Record extracts Start Marker

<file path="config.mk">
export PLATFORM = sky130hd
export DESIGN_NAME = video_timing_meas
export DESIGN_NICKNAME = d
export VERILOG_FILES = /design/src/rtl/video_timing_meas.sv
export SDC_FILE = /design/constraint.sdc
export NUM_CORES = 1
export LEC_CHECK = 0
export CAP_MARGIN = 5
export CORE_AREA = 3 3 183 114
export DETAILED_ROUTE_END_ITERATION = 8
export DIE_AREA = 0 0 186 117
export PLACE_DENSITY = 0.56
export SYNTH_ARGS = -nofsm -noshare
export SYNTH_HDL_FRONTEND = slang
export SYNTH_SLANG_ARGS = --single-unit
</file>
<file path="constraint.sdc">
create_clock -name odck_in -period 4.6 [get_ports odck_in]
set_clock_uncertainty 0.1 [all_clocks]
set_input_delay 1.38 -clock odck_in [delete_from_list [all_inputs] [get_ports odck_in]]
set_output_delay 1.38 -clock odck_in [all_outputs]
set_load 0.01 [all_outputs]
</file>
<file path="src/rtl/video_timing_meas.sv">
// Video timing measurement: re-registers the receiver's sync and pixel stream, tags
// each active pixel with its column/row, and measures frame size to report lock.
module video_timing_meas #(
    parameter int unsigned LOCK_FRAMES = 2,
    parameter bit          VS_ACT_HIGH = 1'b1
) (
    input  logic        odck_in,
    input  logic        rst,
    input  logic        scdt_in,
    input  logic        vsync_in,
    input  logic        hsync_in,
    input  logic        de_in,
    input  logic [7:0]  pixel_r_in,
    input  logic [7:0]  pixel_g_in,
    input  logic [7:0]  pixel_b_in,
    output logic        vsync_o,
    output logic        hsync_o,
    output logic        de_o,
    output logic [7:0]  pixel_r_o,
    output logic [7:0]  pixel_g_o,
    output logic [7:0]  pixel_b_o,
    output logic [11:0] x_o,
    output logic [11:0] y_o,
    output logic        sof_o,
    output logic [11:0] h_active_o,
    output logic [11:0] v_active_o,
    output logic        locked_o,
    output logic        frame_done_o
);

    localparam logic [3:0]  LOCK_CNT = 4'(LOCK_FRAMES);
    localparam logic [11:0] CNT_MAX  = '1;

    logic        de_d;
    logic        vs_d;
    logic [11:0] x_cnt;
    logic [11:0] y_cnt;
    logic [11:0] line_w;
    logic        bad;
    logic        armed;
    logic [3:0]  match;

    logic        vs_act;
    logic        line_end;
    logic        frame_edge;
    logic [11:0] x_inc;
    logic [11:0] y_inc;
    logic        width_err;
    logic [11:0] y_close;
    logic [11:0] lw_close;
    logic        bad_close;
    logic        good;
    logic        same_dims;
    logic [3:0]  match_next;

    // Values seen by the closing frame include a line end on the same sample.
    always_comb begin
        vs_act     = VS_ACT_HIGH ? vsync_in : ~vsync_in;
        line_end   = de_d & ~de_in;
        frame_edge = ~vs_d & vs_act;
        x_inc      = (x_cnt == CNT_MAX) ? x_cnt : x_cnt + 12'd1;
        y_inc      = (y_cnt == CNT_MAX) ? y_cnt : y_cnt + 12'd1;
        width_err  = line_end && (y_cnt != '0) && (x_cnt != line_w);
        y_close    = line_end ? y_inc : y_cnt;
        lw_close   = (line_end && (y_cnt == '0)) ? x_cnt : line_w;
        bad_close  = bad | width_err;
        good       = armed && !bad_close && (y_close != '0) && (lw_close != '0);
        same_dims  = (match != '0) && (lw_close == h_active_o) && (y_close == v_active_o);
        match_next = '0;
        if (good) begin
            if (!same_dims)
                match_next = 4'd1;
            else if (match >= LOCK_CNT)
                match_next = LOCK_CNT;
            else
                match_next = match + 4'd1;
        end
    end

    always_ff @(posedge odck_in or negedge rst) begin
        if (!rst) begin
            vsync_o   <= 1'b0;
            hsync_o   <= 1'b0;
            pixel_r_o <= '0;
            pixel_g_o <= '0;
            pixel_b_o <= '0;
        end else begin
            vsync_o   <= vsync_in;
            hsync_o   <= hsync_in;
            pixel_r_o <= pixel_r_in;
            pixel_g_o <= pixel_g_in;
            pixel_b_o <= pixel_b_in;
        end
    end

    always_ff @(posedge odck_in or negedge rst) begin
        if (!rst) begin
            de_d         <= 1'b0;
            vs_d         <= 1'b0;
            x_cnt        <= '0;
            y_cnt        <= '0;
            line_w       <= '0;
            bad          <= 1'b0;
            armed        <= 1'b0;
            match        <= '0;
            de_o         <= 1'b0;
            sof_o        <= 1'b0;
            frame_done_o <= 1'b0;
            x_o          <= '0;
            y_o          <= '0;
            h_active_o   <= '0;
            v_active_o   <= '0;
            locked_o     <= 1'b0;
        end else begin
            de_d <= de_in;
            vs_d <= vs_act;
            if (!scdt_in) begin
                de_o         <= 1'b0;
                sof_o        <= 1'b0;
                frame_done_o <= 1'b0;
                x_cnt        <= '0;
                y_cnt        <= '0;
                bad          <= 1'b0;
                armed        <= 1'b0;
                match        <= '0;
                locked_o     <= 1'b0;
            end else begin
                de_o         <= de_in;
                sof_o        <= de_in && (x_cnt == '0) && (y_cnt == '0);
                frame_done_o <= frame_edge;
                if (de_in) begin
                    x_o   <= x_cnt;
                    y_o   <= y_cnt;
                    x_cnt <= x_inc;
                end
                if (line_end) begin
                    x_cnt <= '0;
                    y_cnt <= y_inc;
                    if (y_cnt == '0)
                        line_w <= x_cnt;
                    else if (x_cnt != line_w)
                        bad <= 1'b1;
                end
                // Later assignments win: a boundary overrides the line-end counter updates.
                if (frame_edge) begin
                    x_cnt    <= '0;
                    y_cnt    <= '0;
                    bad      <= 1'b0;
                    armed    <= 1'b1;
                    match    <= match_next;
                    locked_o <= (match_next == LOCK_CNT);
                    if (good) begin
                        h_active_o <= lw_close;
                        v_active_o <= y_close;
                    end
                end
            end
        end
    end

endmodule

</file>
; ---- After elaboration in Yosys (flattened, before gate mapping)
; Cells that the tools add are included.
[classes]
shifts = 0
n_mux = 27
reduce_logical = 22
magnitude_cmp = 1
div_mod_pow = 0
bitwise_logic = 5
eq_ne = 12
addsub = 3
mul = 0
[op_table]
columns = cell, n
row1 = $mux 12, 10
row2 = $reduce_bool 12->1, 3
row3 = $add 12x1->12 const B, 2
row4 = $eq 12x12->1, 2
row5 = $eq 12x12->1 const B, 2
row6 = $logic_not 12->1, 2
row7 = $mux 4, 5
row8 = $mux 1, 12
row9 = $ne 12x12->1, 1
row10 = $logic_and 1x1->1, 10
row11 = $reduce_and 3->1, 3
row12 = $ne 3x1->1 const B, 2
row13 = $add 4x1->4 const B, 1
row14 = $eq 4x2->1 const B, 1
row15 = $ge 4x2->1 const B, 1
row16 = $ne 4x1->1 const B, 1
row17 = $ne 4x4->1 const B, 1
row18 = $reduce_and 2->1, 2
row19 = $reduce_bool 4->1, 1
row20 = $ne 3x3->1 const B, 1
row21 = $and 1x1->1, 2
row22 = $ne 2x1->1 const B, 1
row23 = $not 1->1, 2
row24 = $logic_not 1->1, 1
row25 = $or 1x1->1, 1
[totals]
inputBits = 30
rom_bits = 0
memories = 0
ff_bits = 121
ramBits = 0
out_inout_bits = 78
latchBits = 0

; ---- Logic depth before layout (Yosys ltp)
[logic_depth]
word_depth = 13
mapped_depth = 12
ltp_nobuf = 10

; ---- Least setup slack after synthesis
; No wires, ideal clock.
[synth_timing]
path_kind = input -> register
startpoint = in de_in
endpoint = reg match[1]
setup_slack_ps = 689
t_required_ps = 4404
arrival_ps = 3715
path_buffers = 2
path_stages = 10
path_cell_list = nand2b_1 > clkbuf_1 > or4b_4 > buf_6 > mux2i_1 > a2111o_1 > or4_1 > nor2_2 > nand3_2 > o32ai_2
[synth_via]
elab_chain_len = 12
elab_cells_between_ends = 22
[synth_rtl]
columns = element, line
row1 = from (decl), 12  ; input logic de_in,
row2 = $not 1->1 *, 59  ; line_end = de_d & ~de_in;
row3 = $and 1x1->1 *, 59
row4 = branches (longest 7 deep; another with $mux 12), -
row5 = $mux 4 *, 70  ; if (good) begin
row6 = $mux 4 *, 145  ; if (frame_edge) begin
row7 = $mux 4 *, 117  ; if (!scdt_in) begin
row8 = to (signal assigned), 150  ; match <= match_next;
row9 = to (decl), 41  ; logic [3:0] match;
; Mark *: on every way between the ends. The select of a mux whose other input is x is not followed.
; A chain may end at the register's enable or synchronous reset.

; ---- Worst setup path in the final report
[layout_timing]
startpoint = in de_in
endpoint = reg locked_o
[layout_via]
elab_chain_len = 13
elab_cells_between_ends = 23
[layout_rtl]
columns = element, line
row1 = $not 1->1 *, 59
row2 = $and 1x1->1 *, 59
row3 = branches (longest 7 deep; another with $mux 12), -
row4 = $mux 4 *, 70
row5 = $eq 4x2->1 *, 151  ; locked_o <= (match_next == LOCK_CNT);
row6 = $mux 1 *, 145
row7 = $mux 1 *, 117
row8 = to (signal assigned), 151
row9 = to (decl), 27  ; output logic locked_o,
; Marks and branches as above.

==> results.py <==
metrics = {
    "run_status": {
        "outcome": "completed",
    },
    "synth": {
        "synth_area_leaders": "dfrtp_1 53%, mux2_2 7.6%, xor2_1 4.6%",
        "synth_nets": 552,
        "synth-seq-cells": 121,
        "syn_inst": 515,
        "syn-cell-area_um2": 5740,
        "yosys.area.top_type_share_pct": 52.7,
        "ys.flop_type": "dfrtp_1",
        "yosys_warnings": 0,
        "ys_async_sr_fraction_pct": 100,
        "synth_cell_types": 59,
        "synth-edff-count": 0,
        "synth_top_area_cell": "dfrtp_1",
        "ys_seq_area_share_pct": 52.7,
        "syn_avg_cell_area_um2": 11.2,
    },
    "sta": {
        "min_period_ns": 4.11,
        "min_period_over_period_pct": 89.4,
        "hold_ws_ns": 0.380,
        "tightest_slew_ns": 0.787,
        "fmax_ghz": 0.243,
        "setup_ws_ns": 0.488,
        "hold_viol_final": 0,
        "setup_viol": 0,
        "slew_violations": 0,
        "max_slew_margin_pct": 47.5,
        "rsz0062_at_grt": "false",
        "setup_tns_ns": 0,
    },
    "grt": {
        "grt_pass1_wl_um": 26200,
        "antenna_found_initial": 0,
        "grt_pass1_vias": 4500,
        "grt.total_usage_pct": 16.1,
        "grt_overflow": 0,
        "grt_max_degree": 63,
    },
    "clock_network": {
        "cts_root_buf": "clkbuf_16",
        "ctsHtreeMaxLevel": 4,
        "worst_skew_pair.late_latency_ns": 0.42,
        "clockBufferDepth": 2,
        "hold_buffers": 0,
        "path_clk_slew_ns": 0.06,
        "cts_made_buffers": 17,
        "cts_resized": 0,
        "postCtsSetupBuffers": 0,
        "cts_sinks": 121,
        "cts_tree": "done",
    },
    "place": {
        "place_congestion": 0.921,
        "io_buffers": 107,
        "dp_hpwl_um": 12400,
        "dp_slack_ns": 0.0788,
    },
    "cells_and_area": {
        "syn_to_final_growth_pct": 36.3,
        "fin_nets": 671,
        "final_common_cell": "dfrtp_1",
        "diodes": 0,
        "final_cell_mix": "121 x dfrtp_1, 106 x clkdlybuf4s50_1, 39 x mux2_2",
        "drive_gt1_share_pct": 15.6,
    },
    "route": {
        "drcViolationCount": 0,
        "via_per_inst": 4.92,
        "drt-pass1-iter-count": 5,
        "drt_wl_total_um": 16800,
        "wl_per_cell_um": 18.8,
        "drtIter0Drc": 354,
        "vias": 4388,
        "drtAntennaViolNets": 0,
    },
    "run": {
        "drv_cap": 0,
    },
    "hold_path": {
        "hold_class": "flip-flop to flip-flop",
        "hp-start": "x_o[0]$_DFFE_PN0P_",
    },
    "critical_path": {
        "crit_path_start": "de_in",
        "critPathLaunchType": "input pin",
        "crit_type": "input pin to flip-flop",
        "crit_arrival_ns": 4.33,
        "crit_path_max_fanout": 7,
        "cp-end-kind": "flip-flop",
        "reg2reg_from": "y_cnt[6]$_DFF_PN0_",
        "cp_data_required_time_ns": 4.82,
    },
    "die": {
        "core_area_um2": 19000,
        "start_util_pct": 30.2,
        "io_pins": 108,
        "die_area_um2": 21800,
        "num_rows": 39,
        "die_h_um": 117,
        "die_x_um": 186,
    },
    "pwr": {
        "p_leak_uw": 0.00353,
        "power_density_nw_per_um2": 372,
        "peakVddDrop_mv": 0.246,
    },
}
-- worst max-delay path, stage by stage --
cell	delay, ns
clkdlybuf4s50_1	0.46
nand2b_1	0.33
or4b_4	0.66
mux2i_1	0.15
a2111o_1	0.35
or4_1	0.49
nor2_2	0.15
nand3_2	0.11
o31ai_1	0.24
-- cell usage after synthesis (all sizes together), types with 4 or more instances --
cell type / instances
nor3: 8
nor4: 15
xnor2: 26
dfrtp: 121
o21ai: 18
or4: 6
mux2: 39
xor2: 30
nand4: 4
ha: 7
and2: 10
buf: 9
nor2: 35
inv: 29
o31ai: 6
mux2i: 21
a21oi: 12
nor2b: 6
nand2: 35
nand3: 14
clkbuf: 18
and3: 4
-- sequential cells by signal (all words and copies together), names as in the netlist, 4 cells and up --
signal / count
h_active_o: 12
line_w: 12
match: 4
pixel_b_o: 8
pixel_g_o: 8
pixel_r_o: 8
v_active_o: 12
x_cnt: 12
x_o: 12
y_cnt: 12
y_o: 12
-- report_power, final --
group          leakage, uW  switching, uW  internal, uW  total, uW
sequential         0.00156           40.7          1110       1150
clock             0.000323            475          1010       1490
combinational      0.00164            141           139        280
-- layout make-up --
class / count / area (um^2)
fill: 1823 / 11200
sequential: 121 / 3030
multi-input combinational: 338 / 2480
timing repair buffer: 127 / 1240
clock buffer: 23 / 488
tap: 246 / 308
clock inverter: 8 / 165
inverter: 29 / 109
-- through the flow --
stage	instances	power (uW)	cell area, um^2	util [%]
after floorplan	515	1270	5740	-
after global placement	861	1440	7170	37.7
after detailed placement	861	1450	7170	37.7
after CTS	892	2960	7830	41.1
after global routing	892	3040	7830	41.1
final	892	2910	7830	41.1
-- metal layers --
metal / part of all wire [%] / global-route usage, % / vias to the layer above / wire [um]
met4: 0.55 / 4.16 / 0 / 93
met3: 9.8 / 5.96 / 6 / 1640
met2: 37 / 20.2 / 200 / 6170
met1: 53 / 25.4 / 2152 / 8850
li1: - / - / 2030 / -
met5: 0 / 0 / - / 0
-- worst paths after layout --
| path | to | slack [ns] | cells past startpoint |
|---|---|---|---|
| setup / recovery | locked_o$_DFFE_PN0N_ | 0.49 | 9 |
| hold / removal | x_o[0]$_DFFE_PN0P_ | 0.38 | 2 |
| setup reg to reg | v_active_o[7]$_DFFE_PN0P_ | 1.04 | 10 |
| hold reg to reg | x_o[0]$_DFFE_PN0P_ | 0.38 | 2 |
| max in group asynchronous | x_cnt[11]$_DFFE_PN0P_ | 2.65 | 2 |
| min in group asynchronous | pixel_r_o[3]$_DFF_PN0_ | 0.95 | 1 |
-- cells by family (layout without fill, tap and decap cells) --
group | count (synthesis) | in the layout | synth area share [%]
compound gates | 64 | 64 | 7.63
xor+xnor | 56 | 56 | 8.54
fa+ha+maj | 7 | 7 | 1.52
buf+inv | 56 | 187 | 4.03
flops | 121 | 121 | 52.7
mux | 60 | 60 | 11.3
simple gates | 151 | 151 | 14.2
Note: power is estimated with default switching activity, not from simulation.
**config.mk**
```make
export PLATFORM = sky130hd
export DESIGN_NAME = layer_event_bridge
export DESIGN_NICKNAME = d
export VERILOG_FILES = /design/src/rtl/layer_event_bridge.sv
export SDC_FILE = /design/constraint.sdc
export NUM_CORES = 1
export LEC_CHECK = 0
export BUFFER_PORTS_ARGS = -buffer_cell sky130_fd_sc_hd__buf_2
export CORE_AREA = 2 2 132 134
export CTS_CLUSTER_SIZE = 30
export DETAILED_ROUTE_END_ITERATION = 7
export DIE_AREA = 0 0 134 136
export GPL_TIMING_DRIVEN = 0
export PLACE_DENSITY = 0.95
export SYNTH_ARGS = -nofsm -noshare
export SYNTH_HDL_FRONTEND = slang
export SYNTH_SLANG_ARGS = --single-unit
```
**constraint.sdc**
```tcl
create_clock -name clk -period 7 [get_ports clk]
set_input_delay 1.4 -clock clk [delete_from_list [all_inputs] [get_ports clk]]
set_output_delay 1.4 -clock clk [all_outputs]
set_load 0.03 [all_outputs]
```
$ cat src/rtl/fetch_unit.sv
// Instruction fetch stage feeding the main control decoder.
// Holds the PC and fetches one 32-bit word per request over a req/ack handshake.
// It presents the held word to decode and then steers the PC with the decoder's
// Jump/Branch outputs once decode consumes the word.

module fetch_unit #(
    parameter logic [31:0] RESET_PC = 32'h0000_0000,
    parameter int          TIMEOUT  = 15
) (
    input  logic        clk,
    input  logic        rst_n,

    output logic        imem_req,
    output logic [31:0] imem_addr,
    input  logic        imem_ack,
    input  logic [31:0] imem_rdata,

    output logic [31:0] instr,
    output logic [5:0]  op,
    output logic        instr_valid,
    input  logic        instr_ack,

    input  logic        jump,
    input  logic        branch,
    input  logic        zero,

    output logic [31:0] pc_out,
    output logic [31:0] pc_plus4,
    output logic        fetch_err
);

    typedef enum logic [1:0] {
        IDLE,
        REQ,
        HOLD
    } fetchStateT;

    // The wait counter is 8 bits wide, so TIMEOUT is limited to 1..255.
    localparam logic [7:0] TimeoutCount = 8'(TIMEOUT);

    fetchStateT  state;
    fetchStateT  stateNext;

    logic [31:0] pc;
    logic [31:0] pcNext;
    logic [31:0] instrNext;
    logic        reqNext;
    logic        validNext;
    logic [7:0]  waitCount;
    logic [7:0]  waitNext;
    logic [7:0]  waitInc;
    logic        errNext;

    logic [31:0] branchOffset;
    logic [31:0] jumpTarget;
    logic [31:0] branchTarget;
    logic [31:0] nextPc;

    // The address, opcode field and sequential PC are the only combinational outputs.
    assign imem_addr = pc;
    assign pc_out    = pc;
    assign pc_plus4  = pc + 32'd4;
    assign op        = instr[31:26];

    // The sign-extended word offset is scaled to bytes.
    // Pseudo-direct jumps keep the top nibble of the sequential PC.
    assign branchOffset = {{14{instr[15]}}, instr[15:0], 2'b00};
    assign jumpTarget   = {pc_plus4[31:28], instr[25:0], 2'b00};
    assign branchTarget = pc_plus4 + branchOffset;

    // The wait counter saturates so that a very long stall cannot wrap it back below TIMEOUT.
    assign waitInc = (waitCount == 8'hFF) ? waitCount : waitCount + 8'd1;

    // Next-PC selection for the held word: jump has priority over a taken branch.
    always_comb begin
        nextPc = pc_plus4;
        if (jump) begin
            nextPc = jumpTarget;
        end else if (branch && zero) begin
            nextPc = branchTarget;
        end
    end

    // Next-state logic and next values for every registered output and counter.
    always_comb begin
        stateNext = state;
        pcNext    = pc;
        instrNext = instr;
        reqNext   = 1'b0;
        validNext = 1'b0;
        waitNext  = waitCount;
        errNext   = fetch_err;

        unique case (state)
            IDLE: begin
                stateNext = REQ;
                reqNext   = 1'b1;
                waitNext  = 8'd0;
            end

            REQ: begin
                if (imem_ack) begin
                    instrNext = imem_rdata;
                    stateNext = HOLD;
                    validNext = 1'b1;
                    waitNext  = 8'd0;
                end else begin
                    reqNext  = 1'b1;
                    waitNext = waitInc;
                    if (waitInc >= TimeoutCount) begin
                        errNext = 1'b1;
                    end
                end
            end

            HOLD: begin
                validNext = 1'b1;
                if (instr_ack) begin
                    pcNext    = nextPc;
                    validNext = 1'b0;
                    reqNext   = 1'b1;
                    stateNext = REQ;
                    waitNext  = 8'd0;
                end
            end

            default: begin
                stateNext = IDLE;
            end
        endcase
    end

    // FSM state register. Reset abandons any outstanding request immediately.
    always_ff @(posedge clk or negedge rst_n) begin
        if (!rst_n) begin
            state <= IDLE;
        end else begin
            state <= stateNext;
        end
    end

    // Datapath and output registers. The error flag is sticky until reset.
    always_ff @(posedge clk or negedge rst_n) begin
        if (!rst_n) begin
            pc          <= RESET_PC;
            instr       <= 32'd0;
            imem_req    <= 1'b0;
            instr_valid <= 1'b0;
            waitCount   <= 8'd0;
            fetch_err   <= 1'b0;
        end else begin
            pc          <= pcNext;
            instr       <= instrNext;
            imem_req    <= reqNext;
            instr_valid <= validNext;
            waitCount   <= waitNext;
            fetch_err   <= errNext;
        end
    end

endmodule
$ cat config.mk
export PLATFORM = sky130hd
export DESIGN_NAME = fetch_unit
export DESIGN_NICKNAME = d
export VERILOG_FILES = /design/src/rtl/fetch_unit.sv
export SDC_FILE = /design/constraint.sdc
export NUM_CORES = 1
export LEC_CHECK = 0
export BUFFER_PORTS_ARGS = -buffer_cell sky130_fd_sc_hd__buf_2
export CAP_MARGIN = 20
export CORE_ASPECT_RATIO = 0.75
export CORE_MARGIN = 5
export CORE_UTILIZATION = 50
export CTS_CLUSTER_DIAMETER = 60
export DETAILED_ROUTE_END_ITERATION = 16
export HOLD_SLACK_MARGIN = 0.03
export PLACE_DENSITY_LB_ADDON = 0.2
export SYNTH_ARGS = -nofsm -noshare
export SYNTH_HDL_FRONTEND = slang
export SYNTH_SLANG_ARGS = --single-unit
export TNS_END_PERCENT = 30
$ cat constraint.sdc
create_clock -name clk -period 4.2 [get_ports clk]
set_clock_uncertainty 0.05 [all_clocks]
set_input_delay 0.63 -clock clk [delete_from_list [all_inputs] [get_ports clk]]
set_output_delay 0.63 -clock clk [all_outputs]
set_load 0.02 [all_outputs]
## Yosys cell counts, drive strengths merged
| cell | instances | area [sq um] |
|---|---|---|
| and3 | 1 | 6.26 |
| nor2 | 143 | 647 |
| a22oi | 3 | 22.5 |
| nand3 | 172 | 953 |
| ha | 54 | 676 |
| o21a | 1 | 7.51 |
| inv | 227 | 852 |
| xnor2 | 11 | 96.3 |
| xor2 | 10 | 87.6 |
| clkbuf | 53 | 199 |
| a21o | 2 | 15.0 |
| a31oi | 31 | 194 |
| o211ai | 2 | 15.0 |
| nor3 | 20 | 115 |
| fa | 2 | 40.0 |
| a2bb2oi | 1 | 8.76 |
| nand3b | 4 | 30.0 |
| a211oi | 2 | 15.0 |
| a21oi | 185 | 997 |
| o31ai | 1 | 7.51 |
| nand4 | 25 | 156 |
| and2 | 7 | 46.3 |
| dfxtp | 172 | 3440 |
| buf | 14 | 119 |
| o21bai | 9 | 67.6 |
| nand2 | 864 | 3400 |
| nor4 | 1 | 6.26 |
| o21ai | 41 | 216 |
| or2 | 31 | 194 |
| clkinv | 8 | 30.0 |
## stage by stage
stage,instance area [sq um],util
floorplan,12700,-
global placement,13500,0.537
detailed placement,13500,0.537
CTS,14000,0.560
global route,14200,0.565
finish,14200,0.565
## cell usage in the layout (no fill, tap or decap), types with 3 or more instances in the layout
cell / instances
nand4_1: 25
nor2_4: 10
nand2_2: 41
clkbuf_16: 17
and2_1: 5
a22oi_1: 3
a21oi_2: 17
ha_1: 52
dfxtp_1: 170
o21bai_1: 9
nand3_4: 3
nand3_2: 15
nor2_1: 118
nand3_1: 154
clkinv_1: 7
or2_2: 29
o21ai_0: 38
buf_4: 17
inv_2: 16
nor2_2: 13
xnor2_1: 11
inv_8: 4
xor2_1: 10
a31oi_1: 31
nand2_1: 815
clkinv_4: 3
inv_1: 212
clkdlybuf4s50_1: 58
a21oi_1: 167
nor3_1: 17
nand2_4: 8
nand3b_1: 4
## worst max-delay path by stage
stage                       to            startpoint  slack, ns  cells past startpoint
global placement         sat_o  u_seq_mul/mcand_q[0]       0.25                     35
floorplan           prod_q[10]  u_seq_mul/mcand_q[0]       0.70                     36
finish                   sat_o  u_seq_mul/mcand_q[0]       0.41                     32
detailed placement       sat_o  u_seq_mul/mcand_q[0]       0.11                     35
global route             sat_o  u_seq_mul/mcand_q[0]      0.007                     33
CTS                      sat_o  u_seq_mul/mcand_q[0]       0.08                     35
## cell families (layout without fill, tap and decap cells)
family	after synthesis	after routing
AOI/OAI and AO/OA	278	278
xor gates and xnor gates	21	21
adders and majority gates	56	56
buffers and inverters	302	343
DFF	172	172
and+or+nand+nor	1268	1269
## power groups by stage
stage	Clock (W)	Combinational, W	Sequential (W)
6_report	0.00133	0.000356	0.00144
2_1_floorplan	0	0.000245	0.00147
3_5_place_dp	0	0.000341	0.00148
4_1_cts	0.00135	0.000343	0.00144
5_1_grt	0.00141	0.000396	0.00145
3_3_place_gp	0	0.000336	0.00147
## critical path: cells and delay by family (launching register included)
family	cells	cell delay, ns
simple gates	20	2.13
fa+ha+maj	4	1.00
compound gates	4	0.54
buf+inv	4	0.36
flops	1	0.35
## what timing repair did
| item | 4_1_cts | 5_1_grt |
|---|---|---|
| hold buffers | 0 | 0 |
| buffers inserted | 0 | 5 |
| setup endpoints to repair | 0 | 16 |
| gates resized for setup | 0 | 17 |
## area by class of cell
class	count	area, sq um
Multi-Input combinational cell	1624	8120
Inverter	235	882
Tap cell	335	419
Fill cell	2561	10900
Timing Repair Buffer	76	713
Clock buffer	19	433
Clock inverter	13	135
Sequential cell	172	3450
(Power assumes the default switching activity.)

Record extracts End Marker

Task prompt: From the entries above, restate word for word the lines from the line containing "## Yosys cell counts, drive strengths merged" to the line containing "clkbuf | 53 | 199 |", both ends included, and nothing more.

Completed task:
## Yosys cell counts, drive strengths merged
| cell | instances | area [sq um] |
|---|---|---|
| and3 | 1 | 6.26 |
| nor2 | 143 | 647 |
| a22oi | 3 | 22.5 |
| nand3 | 172 | 953 |
| ha | 54 | 676 |
| o21a | 1 | 7.51 |
| inv | 227 | 852 |
| xnor2 | 11 | 96.3 |
| xor2 | 10 | 87.6 |
| clkbuf | 53 | 199 |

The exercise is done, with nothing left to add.